About this task: Find the line with "export BUFFER_PORTS_ARGS = -buffer_cell" and the line with "metrics.yaml, run 2" in the entries below; output exactly those two lines, every line between them, and no others.

(Records to use begins)

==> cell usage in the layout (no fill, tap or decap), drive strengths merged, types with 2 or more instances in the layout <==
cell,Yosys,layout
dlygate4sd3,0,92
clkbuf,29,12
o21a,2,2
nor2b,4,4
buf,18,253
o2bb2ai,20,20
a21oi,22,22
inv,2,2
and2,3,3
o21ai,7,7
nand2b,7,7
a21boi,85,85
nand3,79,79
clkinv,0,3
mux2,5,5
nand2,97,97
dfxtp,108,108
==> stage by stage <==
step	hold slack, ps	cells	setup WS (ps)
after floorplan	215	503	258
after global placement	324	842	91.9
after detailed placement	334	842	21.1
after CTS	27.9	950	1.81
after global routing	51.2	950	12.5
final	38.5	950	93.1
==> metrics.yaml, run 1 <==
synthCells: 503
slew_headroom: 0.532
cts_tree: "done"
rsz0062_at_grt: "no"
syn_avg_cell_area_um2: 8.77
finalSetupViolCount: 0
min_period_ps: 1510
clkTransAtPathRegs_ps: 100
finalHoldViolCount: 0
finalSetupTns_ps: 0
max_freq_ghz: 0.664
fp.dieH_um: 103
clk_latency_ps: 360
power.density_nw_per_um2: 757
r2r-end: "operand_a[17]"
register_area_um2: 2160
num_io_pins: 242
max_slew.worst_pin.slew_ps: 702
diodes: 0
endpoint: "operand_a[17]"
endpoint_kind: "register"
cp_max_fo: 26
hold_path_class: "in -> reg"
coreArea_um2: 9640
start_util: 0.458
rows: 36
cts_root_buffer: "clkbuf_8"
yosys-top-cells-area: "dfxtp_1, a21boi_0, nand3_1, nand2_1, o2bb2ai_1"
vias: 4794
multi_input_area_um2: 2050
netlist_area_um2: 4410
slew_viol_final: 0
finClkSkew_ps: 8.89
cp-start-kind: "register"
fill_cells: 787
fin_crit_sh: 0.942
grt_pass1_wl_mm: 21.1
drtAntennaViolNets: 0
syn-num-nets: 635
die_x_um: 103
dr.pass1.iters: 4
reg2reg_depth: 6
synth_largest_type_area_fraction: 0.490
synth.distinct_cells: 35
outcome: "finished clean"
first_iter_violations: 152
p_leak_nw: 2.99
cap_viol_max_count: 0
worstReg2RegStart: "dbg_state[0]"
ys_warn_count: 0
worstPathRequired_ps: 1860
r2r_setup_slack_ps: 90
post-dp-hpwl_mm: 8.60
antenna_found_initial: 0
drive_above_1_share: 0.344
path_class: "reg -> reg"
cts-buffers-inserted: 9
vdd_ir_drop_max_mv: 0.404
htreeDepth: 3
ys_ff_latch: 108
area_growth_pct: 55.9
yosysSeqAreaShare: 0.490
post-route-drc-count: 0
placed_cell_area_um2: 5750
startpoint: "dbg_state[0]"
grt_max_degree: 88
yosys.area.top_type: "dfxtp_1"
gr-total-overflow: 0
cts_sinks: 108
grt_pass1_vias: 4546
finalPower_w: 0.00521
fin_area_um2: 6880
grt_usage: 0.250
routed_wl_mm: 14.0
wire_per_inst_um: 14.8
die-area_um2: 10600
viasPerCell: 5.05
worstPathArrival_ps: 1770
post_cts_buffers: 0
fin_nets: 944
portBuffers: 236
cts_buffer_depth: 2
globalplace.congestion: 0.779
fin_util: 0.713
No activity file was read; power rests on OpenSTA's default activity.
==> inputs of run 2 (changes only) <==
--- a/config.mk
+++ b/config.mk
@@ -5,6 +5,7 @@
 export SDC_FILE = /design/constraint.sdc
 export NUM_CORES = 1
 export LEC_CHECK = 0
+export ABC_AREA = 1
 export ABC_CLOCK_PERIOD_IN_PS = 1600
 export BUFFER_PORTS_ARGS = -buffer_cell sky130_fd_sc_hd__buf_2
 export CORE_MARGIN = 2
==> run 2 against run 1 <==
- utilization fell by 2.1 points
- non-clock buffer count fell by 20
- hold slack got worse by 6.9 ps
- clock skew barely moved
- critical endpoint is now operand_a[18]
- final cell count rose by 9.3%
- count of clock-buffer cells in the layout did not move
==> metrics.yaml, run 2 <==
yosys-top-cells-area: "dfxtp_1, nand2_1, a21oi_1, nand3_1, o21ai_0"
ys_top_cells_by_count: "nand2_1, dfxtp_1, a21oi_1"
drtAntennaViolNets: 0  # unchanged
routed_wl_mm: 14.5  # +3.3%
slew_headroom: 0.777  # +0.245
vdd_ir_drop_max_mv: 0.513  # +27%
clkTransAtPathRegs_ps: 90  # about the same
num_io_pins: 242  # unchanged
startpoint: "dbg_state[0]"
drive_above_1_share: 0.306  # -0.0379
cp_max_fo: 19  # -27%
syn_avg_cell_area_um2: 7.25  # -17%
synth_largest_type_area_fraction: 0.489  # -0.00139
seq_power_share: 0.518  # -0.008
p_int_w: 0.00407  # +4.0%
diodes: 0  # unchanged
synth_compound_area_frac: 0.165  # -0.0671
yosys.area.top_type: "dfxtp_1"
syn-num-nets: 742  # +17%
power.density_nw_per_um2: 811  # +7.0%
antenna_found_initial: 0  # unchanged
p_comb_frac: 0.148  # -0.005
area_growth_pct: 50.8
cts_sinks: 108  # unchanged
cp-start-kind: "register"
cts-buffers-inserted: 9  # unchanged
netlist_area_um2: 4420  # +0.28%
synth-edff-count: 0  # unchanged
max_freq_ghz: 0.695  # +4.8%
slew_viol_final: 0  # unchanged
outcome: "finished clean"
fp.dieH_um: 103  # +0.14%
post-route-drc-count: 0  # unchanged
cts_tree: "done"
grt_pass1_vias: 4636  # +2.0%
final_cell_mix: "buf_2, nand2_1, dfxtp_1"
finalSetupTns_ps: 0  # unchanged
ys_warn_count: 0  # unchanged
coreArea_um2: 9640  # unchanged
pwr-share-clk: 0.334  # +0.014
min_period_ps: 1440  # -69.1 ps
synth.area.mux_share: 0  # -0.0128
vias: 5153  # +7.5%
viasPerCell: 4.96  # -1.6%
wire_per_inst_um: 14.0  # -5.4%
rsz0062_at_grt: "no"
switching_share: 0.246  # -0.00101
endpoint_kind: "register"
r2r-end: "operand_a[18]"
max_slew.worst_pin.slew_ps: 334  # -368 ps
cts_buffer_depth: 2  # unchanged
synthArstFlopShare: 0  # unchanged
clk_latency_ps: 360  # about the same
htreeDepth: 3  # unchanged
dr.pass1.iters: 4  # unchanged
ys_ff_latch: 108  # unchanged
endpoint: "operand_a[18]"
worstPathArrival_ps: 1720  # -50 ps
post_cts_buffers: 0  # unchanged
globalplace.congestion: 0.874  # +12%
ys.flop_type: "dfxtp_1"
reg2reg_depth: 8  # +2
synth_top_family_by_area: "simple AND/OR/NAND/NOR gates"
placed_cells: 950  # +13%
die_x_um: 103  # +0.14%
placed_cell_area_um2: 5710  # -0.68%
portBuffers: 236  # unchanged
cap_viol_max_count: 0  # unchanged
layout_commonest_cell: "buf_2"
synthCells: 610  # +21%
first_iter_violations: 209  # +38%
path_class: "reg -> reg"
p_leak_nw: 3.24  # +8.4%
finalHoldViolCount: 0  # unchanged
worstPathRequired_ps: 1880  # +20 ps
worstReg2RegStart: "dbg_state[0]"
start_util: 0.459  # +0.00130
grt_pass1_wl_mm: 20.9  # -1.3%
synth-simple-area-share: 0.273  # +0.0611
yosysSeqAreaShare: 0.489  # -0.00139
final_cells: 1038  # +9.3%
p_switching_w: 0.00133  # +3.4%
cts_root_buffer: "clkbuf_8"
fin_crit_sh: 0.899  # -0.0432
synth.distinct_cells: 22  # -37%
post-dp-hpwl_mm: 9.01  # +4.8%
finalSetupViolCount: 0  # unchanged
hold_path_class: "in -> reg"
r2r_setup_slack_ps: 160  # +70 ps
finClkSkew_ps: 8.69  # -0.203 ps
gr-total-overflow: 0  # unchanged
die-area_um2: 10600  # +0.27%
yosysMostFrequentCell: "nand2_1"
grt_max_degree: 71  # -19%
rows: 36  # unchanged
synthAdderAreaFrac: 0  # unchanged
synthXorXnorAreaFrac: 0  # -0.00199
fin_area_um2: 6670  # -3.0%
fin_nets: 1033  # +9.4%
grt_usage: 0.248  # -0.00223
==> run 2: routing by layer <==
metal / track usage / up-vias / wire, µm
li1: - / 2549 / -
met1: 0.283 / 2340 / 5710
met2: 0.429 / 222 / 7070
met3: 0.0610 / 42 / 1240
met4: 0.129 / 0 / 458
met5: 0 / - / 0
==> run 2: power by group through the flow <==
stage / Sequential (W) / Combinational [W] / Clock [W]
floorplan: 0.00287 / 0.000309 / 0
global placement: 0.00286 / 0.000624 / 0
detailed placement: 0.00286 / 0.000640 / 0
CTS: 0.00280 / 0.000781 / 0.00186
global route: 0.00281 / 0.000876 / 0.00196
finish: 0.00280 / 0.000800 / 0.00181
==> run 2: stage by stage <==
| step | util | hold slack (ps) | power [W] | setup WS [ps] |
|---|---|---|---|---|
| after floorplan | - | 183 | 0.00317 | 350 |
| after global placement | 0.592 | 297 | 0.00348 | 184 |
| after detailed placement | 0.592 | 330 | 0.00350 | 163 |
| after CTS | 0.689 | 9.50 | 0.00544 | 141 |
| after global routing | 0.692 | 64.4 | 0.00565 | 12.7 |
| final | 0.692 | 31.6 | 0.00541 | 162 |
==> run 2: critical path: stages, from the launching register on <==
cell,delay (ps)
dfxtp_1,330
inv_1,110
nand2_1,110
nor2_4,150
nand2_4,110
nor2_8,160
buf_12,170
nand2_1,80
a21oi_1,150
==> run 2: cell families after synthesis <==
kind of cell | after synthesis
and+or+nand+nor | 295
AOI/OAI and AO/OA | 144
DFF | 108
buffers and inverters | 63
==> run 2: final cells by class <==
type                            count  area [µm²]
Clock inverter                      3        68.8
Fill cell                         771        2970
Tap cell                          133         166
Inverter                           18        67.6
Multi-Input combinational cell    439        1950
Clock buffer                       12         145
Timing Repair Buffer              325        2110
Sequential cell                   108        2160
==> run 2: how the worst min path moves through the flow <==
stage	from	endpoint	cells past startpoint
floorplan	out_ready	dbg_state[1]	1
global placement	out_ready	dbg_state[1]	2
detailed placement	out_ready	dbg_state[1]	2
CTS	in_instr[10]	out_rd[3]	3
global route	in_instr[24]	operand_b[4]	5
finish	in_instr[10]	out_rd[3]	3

(Records to use ends)

Solution to this problem:
 export BUFFER_PORTS_ARGS = -buffer_cell sky130_fd_sc_hd__buf_2
 export CORE_MARGIN = 2
==> run 2 against run 1 <==
- utilization fell by 2.1 points
- non-clock buffer count fell by 20
- hold slack got worse by 6.9 ps
- clock skew barely moved
- critical endpoint is now operand_a[18]
- final cell count rose by 9.3%
- count of clock-buffer cells in the layout did not move
==> metrics.yaml, run 2 <==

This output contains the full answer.